Supplied entries section start

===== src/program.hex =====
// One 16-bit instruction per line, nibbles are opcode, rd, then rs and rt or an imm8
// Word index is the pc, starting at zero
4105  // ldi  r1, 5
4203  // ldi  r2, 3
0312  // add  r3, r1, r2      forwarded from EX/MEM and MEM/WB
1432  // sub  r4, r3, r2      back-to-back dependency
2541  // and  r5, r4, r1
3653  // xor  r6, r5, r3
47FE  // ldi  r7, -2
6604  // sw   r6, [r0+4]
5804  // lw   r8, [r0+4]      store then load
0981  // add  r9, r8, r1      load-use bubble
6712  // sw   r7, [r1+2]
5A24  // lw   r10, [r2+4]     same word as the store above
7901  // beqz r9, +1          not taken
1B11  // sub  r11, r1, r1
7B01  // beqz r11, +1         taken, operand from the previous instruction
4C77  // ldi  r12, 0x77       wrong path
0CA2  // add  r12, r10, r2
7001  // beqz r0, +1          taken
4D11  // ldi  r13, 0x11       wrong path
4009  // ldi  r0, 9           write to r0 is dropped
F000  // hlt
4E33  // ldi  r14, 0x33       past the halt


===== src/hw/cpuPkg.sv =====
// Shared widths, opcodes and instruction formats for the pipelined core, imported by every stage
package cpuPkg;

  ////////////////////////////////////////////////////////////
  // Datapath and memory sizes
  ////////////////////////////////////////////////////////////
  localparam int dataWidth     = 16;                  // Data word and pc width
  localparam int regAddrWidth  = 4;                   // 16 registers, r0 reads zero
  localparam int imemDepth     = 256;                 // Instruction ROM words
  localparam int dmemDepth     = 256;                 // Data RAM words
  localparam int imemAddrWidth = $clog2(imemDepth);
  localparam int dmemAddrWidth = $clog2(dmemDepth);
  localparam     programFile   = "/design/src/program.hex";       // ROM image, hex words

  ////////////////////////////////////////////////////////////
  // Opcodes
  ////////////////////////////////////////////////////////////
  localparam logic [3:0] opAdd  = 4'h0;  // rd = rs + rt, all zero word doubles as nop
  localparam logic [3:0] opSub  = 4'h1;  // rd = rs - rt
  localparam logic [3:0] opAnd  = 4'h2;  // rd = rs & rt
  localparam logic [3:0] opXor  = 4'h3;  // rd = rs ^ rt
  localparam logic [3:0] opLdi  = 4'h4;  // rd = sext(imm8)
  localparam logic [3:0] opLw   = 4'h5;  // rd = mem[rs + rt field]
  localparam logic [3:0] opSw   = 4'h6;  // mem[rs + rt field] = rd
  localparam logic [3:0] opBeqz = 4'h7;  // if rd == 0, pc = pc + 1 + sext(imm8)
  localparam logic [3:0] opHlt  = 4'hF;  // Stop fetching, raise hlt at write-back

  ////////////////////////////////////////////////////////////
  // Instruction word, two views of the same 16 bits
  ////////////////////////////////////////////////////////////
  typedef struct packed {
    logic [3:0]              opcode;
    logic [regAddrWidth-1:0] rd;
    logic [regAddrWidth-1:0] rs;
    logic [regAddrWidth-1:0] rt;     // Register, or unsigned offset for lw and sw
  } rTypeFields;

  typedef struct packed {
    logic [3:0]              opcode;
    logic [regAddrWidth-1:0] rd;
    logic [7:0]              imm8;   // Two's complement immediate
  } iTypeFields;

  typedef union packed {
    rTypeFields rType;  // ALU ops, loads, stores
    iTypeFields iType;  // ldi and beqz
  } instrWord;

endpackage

Supplied entries section end

● **What you are asked to do**: The full listing above needs to be retyped exactly.

● **Exercise response**:
===== src/program.hex =====
// One 16-bit instruction per line, nibbles are opcode, rd, then rs and rt or an imm8
// Word index is the pc, starting at zero
4105  // ldi  r1, 5
4203  // ldi  r2, 3
0312  // add  r3, r1, r2      forwarded from EX/MEM and MEM/WB
1432  // sub  r4, r3, r2      back-to-back dependency
2541  // and  r5, r4, r1
3653  // xor  r6, r5, r3
47FE  // ldi  r7, -2
6604  // sw   r6, [r0+4]
5804  // lw   r8, [r0+4]      store then load
0981  // add  r9, r8, r1      load-use bubble
6712  // sw   r7, [r1+2]
5A24  // lw   r10, [r2+4]     same word as the store above
7901  // beqz r9, +1          not taken
1B11  // sub  r11, r1, r1
7B01  // beqz r11, +1         taken, operand from the previous instruction
4C77  // ldi  r12, 0x77       wrong path
0CA2  // add  r12, r10, r2
7001  // beqz r0, +1          taken
4D11  // ldi  r13, 0x11       wrong path
4009  // ldi  r0, 9           write to r0 is dropped
F000  // hlt
4E33  // ldi  r14, 0x33       past the halt


===== src/hw/cpuPkg.sv =====
// Shared widths, opcodes and instruction formats for the pipelined core, imported by every stage
package cpuPkg;

  ////////////////////////////////////////////////////////////
  // Datapath and memory sizes
  ////////////////////////////////////////////////////////////
  localparam int dataWidth     = 16;                  // Data word and pc width
  localparam int regAddrWidth  = 4;                   // 16 registers, r0 reads zero
  localparam int imemDepth     = 256;                 // Instruction ROM words
  localparam int dmemDepth     = 256;                 // Data RAM words
  localparam int imemAddrWidth = $clog2(imemDepth);
  localparam int dmemAddrWidth = $clog2(dmemDepth);
  localparam     programFile   = "/design/src/program.hex";       // ROM image, hex words

  ////////////////////////////////////////////////////////////
  // Opcodes
  ////////////////////////////////////////////////////////////
  localparam logic [3:0] opAdd  = 4'h0;  // rd = rs + rt, all zero word doubles as nop
  localparam logic [3:0] opSub  = 4'h1;  // rd = rs - rt
  localparam logic [3:0] opAnd  = 4'h2;  // rd = rs & rt
  localparam logic [3:0] opXor  = 4'h3;  // rd = rs ^ rt
  localparam logic [3:0] opLdi  = 4'h4;  // rd = sext(imm8)
  localparam logic [3:0] opLw   = 4'h5;  // rd = mem[rs + rt field]
  localparam logic [3:0] opSw   = 4'h6;  // mem[rs + rt field] = rd
  localparam logic [3:0] opBeqz = 4'h7;  // if rd == 0, pc = pc + 1 + sext(imm8)
  localparam logic [3:0] opHlt  = 4'hF;  // Stop fetching, raise hlt at write-back

  ////////////////////////////////////////////////////////////
  // Instruction word, two views of the same 16 bits
  ////////////////////////////////////////////////////////////
  typedef struct packed {
    logic [3:0]              opcode;
    logic [regAddrWidth-1:0] rd;
    logic [regAddrWidth-1:0] rs;
    logic [regAddrWidth-1:0] rt;     // Register, or unsigned offset for lw and sw
  } rTypeFields;

  typedef struct packed {
    logic [3:0]              opcode;
    logic [regAddrWidth-1:0] rd;
    logic [7:0]              imm8;   // Two's complement immediate
  } iTypeFields;

  typedef union packed {
    rTypeFields rType;  // ALU ops, loads, stores
    iTypeFields iType;  // ldi and beqz
  } instrWord;

endpackage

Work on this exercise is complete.